> _Task instructions_:
When a line of the entries contains the word "instances", report that line.

[Stored data]
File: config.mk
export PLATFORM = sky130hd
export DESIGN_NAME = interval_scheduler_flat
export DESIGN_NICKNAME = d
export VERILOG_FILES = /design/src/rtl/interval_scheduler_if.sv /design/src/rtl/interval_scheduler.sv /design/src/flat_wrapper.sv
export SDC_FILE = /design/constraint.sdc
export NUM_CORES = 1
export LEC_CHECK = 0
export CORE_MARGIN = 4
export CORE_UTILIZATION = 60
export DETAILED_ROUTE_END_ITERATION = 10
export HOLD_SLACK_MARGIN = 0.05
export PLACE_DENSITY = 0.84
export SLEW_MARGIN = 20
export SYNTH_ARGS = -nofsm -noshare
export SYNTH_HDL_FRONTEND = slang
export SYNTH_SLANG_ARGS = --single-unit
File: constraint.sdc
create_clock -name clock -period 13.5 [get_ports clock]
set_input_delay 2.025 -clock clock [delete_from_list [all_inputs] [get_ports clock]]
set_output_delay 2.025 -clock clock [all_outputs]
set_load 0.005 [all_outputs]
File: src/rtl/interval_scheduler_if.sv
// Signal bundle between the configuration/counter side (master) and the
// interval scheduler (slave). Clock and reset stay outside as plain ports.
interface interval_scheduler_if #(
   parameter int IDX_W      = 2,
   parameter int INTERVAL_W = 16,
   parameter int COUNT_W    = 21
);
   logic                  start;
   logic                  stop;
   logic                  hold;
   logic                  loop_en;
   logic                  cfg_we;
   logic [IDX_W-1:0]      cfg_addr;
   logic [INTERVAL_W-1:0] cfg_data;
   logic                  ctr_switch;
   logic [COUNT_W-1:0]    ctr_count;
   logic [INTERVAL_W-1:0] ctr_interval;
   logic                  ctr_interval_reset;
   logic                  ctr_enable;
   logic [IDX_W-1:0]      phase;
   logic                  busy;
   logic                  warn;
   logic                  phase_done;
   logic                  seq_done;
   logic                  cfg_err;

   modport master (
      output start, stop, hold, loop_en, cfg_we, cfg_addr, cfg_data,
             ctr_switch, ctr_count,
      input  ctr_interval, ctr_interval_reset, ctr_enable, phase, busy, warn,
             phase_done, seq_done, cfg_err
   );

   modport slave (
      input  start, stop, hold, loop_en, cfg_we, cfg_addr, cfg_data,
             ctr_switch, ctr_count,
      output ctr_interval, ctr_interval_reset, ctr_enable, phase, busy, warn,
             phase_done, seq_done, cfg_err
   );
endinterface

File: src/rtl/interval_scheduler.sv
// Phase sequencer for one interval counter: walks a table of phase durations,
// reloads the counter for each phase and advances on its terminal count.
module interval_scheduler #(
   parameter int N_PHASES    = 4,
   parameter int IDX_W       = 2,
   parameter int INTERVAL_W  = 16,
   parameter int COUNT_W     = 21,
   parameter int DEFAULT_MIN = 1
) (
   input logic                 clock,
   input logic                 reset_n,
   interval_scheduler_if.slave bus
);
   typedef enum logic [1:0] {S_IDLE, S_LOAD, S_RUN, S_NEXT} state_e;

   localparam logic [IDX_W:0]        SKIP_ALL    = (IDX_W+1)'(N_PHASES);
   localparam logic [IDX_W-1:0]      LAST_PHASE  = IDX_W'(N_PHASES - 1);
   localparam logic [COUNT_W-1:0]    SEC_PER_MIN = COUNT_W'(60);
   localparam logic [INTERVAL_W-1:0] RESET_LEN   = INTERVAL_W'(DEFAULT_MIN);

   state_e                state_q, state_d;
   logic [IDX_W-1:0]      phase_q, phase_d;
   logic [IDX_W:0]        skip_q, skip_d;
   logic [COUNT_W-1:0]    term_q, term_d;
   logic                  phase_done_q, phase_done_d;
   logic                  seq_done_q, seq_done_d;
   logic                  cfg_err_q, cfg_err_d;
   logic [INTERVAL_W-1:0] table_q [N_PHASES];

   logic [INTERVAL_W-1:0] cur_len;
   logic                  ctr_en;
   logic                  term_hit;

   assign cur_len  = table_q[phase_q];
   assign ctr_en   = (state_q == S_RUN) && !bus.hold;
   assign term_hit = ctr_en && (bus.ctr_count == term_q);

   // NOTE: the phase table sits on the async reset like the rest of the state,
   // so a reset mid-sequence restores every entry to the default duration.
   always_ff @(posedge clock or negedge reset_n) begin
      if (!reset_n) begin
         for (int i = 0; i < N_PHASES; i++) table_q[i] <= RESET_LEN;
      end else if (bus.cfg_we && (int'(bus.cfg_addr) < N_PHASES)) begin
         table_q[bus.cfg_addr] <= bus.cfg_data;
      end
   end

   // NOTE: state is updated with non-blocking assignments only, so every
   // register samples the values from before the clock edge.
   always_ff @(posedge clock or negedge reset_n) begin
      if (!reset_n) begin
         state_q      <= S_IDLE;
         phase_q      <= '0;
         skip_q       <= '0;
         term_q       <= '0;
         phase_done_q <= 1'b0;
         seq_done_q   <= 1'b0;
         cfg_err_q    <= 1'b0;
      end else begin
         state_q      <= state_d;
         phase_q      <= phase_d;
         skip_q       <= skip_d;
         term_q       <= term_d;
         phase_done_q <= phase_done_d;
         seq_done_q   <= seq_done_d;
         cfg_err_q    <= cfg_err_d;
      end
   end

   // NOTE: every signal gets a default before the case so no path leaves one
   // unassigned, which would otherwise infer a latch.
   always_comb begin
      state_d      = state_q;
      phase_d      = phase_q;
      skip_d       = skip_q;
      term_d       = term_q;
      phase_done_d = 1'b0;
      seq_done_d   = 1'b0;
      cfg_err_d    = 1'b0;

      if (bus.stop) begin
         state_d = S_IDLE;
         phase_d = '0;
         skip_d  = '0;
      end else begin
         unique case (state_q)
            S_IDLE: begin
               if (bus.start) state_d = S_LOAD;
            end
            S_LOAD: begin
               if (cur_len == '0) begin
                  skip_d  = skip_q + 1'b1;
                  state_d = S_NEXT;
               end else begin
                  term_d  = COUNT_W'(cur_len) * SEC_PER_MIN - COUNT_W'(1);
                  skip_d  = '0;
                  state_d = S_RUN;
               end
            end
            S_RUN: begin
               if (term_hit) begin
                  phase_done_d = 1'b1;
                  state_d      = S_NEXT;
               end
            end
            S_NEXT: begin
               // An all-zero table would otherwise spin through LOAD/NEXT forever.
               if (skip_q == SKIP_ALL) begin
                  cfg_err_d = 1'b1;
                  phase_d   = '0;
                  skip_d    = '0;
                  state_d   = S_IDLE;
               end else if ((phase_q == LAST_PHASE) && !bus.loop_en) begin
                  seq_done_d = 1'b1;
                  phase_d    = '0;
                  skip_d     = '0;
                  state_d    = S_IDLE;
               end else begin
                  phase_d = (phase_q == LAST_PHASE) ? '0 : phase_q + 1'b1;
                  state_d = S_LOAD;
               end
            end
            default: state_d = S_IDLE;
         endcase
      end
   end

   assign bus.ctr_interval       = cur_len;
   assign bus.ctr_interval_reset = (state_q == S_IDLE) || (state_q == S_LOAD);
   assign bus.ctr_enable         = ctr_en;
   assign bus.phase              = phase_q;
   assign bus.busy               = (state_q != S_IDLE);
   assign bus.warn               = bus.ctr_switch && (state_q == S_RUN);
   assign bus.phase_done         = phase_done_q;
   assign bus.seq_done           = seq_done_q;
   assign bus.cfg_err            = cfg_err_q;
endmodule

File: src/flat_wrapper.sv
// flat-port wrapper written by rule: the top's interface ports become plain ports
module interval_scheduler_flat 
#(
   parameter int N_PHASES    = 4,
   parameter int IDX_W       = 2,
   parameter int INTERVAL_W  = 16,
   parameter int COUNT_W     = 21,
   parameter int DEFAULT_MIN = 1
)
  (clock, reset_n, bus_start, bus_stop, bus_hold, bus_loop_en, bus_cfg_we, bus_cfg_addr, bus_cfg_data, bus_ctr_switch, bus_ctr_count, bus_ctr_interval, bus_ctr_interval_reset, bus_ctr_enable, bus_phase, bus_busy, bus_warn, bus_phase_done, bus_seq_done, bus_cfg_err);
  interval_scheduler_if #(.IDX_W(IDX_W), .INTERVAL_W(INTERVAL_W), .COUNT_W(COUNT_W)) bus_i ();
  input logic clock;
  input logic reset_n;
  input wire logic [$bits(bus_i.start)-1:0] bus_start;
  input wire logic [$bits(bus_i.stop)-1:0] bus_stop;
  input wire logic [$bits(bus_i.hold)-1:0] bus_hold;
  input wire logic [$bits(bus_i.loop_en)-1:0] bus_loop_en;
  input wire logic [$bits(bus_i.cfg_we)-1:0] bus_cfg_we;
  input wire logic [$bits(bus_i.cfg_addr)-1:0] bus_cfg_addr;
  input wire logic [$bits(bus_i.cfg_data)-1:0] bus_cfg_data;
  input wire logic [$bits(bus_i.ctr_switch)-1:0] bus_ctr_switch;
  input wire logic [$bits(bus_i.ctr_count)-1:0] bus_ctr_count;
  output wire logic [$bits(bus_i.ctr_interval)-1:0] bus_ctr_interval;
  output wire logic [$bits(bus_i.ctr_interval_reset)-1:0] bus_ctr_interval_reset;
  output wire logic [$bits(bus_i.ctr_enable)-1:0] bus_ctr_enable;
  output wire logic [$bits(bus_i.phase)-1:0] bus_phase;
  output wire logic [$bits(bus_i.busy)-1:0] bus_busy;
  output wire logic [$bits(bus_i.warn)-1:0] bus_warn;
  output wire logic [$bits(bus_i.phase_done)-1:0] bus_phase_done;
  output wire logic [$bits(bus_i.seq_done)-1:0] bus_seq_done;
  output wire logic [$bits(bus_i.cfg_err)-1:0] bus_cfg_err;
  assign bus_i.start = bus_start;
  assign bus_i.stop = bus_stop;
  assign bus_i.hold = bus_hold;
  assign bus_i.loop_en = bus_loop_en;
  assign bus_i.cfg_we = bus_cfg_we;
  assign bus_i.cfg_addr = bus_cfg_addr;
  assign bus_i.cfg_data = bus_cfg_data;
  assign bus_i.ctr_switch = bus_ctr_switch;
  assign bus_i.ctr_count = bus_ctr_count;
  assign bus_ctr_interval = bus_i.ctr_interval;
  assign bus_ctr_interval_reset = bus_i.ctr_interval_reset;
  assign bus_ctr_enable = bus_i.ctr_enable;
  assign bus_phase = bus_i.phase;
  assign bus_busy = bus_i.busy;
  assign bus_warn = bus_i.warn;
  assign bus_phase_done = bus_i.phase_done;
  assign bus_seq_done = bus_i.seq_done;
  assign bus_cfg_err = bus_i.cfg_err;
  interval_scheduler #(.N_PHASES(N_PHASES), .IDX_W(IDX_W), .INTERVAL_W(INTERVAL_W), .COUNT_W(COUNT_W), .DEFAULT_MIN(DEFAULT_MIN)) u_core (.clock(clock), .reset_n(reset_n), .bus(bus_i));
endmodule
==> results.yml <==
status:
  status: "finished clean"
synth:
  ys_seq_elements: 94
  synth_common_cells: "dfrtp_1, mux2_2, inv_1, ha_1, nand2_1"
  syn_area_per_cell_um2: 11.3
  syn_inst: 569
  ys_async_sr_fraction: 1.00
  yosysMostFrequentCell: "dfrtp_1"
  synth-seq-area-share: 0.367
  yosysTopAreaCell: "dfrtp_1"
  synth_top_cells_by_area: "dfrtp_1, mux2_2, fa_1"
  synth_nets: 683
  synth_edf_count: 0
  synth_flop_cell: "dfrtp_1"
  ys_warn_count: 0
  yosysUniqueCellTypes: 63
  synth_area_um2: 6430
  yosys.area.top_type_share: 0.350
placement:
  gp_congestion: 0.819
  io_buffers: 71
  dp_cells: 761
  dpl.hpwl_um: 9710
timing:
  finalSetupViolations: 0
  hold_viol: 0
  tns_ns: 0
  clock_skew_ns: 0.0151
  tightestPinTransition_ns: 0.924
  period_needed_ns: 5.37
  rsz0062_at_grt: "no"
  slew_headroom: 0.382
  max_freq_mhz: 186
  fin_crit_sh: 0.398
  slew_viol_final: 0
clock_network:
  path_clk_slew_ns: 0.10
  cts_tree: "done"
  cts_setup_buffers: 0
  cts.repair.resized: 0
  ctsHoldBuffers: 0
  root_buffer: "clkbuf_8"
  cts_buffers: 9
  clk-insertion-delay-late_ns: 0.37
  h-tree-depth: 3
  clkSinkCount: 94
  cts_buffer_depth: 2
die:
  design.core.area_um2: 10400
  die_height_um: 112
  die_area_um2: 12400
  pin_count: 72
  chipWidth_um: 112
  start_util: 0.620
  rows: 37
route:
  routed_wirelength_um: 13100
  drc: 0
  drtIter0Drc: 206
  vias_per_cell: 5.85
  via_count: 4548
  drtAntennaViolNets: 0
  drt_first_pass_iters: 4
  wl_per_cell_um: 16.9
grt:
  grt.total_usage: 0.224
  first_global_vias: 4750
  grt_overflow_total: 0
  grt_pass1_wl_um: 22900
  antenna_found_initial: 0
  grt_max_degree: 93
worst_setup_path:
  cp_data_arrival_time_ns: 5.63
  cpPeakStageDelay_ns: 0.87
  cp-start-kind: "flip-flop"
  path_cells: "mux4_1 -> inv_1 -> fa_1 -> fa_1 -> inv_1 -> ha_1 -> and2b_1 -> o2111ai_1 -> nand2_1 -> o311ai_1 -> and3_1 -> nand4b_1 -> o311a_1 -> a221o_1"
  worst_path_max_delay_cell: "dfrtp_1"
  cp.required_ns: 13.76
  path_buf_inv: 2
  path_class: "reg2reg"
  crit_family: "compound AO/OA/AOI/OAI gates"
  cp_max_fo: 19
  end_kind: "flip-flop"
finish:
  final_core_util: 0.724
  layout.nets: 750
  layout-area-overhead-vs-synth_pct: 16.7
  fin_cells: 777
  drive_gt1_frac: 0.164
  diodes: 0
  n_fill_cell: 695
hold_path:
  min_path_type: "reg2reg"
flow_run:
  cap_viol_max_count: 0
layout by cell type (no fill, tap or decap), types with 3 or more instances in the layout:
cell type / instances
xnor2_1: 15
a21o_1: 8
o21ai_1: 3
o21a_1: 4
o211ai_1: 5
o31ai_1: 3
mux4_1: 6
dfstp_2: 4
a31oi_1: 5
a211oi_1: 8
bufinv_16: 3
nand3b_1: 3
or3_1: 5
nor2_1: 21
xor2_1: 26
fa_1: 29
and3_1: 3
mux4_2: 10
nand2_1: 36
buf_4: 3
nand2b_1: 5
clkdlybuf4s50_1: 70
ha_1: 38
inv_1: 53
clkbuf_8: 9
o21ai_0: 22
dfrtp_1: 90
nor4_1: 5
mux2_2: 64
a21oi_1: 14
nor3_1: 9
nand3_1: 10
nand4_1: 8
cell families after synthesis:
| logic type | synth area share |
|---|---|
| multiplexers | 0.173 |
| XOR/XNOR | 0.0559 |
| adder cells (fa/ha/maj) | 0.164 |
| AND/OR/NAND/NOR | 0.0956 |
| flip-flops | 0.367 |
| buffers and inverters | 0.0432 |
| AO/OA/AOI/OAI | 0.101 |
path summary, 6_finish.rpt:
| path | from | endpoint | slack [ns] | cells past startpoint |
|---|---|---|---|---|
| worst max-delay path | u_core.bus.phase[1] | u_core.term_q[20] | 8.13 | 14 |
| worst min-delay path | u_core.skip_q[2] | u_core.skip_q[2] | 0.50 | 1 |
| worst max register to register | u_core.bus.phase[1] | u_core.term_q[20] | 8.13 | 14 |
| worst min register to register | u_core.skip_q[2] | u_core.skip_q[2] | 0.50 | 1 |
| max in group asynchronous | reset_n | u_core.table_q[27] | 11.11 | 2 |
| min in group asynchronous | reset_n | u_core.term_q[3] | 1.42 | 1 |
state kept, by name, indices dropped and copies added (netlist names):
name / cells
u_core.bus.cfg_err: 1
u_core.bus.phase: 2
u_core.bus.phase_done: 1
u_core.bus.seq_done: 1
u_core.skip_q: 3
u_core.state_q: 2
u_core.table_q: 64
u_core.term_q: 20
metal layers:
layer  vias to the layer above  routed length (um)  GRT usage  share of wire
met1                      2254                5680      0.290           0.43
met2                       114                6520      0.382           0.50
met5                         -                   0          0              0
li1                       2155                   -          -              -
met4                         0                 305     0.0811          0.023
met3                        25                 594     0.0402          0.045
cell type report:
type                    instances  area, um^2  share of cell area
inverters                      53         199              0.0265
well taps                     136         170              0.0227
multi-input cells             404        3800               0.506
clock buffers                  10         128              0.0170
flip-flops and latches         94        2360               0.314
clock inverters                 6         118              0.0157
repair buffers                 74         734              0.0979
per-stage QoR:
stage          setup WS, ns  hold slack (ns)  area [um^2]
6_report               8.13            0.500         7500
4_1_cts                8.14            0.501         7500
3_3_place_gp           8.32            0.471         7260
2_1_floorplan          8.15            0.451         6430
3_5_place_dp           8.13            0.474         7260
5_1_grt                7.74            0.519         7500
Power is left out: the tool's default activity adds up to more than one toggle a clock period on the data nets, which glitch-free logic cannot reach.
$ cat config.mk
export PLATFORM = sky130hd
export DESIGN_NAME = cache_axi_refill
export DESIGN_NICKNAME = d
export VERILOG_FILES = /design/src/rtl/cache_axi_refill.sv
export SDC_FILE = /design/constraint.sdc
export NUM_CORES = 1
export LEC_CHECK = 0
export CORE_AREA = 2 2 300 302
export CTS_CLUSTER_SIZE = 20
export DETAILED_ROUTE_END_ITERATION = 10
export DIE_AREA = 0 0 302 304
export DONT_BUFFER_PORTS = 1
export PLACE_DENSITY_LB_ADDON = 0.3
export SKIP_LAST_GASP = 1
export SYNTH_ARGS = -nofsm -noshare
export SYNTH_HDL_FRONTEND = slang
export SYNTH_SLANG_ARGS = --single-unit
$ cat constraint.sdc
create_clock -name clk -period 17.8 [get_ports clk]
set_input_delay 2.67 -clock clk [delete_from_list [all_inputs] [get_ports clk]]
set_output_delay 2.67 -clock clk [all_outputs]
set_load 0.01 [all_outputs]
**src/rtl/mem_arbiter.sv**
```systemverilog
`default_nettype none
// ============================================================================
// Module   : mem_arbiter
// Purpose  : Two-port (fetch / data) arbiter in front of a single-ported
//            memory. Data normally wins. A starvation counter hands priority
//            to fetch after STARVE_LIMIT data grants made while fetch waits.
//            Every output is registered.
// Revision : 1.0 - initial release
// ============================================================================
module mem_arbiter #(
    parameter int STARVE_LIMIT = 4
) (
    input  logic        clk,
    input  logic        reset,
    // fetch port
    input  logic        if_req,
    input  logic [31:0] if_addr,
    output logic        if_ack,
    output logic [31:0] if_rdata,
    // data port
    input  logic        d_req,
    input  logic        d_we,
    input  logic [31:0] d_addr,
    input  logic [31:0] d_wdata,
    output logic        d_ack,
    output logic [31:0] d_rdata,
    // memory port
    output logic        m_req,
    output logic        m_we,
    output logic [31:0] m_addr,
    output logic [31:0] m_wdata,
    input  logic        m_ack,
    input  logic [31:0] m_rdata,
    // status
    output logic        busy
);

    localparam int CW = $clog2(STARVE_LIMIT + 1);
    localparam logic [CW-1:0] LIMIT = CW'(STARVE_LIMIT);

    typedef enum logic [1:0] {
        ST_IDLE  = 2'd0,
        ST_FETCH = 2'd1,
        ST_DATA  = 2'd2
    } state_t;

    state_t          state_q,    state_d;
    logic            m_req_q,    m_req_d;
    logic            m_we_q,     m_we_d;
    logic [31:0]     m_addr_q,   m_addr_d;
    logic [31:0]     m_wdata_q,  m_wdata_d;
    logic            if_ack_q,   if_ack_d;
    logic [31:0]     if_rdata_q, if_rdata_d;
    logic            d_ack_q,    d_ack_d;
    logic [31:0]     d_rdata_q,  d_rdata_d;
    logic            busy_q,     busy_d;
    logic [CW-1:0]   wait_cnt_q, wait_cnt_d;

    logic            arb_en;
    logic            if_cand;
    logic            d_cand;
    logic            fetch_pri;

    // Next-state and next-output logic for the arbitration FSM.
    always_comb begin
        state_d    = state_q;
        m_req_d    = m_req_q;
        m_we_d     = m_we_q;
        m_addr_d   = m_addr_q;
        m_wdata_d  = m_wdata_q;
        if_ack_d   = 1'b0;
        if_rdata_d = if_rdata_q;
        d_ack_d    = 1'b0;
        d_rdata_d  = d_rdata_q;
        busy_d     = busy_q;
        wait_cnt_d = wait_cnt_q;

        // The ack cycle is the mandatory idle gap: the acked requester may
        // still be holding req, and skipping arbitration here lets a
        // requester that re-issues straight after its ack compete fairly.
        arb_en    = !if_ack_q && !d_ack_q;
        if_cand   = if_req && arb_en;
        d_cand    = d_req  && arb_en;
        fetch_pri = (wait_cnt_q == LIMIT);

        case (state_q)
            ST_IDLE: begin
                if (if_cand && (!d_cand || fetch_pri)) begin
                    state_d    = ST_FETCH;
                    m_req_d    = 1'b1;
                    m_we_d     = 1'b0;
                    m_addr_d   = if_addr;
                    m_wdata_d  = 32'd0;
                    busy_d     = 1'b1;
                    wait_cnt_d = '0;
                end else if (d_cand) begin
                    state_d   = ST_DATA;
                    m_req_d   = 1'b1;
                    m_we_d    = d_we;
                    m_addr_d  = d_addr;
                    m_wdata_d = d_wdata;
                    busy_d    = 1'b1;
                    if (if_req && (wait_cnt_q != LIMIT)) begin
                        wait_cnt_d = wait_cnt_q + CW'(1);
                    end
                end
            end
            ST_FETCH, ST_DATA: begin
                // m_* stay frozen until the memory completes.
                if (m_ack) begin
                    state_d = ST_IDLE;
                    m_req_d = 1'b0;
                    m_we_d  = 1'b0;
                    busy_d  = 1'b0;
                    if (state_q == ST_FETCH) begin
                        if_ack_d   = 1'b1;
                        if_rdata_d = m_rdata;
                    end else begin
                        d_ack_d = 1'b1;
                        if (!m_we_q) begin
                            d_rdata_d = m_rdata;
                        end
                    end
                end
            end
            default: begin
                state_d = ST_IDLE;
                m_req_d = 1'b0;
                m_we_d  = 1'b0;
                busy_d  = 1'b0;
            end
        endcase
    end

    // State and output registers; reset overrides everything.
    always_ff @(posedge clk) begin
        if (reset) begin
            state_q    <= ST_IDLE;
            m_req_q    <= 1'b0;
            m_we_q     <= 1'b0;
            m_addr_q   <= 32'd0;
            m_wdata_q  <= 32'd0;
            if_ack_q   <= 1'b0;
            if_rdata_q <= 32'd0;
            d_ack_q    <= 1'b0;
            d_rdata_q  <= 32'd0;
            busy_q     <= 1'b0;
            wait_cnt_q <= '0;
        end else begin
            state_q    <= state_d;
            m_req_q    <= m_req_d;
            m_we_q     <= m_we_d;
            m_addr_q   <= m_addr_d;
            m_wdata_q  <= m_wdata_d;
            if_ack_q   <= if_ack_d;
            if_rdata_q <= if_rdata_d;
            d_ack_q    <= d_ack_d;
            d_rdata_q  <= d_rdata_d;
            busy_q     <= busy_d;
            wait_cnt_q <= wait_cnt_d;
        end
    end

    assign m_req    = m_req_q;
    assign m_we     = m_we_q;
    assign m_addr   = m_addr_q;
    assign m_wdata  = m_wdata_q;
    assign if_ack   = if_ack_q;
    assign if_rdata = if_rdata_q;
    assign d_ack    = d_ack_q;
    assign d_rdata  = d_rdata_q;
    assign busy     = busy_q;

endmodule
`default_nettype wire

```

> _Output of the task_:
layout by cell type (no fill, tap or decap), types with 3 or more instances in the layout:
cell type / instances
type                    instances  area, um^2  share of cell area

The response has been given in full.